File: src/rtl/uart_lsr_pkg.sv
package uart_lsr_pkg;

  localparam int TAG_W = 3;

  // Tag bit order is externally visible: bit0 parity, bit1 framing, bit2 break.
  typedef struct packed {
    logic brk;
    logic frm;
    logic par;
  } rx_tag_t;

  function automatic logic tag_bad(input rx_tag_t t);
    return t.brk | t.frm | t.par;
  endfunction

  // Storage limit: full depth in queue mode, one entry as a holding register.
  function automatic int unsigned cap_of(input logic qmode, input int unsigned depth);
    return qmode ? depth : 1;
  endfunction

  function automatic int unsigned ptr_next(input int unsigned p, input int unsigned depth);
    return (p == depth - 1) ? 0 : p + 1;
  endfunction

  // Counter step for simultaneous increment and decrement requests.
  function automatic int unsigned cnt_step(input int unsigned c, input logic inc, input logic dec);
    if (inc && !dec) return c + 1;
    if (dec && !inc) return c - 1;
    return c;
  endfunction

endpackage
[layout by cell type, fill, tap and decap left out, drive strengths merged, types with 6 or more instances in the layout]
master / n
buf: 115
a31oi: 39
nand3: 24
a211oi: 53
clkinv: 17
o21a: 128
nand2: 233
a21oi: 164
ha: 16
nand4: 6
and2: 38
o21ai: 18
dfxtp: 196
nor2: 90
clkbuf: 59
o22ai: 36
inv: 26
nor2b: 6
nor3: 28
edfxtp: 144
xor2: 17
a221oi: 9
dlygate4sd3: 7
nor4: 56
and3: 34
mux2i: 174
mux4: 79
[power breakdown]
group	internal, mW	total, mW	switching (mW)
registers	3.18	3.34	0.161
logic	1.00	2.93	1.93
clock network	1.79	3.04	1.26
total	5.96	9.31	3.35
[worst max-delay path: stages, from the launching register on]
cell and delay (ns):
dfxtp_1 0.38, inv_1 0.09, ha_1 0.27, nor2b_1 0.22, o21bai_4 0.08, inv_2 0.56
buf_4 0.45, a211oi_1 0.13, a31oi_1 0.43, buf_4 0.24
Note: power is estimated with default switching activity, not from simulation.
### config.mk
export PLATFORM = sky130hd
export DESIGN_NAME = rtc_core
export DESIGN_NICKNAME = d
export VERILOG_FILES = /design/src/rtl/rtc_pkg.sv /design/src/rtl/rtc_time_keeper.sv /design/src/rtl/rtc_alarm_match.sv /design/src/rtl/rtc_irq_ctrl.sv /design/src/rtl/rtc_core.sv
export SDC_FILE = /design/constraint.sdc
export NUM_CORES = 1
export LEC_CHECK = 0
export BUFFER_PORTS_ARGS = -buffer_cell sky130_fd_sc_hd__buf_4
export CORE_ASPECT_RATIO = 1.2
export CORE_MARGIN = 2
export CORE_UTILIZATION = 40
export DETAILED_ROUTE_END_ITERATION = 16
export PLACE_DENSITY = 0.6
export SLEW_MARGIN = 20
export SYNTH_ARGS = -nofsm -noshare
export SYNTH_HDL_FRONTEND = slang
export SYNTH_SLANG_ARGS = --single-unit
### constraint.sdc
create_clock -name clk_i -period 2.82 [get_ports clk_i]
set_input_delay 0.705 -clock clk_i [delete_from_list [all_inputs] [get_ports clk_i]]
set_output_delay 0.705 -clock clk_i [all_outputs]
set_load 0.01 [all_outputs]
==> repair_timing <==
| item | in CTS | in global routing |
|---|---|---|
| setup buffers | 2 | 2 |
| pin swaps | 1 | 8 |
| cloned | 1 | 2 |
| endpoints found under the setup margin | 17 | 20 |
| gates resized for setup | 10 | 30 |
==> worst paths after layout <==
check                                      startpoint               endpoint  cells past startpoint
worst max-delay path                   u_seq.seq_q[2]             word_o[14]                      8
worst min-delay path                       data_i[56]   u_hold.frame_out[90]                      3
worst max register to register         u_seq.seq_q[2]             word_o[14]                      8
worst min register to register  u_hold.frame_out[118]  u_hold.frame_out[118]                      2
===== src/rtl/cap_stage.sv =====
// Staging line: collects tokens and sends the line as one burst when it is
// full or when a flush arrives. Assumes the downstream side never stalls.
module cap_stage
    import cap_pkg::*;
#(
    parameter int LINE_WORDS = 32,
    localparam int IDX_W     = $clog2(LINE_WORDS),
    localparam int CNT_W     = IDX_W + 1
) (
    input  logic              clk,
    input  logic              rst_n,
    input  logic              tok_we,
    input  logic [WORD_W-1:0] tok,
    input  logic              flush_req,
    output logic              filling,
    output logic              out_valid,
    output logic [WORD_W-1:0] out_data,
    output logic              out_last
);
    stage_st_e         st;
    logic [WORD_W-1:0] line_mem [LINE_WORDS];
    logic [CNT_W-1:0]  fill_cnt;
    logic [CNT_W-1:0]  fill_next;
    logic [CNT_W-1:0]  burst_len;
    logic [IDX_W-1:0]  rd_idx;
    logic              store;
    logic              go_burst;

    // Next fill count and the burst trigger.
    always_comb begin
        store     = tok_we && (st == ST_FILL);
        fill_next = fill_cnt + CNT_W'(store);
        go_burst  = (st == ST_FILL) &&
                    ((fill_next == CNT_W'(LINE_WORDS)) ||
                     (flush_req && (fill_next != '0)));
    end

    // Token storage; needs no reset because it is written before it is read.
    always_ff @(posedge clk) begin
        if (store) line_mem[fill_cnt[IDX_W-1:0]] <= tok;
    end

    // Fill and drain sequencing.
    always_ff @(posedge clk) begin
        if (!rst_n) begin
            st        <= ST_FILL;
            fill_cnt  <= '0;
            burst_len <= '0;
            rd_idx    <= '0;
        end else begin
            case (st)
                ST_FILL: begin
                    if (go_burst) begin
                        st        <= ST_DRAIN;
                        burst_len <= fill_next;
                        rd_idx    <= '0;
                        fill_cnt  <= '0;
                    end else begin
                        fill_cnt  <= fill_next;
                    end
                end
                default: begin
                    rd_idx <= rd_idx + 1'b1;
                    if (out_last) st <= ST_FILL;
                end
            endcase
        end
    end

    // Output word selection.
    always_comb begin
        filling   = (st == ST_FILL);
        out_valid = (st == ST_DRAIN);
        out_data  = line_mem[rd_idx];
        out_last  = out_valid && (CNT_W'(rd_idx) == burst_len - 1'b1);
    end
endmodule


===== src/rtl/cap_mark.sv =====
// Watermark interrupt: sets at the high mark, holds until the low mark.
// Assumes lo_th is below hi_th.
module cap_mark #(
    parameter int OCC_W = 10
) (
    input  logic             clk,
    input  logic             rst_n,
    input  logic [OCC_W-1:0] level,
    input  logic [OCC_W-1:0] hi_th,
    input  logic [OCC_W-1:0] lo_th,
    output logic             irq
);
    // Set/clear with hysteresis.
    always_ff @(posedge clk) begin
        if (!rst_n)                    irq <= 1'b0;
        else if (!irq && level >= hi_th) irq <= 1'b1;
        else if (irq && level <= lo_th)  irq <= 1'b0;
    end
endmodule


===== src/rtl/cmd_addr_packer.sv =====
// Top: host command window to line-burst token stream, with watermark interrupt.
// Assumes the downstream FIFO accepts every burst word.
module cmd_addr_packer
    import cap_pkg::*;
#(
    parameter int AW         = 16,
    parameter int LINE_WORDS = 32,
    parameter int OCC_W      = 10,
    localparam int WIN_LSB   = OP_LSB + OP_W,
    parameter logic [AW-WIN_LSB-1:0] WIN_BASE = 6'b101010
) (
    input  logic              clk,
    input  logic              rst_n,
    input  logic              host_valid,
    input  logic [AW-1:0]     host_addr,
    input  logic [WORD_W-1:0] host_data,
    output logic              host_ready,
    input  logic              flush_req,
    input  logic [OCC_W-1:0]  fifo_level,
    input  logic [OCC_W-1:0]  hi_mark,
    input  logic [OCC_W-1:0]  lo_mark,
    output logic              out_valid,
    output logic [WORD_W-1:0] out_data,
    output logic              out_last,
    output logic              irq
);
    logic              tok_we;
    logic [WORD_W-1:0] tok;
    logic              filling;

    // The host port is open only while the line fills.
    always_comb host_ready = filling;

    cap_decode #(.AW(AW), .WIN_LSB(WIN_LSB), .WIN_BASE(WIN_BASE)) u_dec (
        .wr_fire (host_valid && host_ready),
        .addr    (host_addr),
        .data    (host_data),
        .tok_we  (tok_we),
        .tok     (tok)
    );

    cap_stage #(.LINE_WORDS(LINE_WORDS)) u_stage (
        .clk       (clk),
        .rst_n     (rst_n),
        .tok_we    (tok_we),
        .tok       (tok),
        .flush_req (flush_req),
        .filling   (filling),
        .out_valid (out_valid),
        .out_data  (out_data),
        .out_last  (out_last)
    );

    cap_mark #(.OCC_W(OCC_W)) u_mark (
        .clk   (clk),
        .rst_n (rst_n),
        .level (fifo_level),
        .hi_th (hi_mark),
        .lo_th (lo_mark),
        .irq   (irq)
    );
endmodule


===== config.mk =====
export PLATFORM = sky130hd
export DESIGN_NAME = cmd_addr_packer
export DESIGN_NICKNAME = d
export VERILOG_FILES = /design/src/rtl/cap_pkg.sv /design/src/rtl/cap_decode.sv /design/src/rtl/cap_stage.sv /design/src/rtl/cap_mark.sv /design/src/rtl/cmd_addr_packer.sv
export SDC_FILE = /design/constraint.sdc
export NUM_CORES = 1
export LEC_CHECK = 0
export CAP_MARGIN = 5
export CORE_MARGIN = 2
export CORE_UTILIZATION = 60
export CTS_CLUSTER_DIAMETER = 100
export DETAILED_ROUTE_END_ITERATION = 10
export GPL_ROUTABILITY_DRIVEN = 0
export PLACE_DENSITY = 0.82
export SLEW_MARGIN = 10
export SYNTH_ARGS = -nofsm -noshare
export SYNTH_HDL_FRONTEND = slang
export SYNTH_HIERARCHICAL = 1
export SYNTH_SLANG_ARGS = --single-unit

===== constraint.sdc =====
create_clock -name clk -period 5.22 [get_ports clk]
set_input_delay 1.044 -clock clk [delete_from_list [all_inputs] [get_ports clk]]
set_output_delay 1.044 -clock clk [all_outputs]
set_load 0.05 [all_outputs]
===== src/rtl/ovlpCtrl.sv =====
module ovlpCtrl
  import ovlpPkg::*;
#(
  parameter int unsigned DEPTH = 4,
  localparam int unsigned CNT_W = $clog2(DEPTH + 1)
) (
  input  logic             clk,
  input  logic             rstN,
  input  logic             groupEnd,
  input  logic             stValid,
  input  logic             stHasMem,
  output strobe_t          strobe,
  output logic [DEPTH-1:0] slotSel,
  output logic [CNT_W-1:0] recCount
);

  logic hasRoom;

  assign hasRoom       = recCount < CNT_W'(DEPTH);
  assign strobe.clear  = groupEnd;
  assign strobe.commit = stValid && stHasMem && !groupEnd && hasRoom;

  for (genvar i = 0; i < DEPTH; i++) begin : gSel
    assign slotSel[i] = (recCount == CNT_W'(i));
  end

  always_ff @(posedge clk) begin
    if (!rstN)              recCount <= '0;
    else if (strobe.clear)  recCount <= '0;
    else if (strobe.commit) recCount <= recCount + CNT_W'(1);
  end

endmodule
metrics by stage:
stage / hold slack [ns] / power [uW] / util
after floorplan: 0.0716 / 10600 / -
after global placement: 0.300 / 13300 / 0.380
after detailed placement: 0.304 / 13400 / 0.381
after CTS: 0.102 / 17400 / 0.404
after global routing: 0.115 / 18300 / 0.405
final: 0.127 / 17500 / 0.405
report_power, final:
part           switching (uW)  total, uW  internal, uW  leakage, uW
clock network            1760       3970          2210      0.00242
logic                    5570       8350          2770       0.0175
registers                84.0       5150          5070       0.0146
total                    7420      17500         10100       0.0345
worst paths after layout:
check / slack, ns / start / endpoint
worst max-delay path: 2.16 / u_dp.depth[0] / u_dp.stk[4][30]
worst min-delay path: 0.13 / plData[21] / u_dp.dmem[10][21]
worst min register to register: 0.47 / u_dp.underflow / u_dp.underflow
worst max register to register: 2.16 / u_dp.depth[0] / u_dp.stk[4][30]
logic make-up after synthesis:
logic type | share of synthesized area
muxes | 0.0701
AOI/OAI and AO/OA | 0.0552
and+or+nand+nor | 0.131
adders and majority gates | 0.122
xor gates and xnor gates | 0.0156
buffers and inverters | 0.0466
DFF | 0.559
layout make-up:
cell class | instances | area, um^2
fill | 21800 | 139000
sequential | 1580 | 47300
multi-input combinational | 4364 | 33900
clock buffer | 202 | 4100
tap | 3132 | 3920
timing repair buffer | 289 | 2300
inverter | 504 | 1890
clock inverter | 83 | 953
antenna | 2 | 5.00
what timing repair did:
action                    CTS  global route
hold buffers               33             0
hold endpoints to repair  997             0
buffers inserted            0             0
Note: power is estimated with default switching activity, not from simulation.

=-=-=-=-=

#### Requirement:
Reproduce exactly the entries above, limited to the lines from the one with "[layout by cell" through the one with "[worst max-delay path: stages, from", both included.

#### Answer for the task:
[layout by cell type, fill, tap and decap left out, drive strengths merged, types with 6 or more instances in the layout]
master / n
buf: 115
a31oi: 39
nand3: 24
a211oi: 53
clkinv: 17
o21a: 128
nand2: 233
a21oi: 164
ha: 16
nand4: 6
and2: 38
o21ai: 18
dfxtp: 196
nor2: 90
clkbuf: 59
o22ai: 36
inv: 26
nor2b: 6
nor3: 28
edfxtp: 144
xor2: 17
a221oi: 9
dlygate4sd3: 7
nor4: 56
and3: 34
mux2i: 174
mux4: 79
[power breakdown]
group	internal, mW	total, mW	switching (mW)
registers	3.18	3.34	0.161
logic	1.00	2.93	1.93
clock network	1.79	3.04	1.26
total	5.96	9.31	3.35
[worst max-delay path: stages, from the launching register on]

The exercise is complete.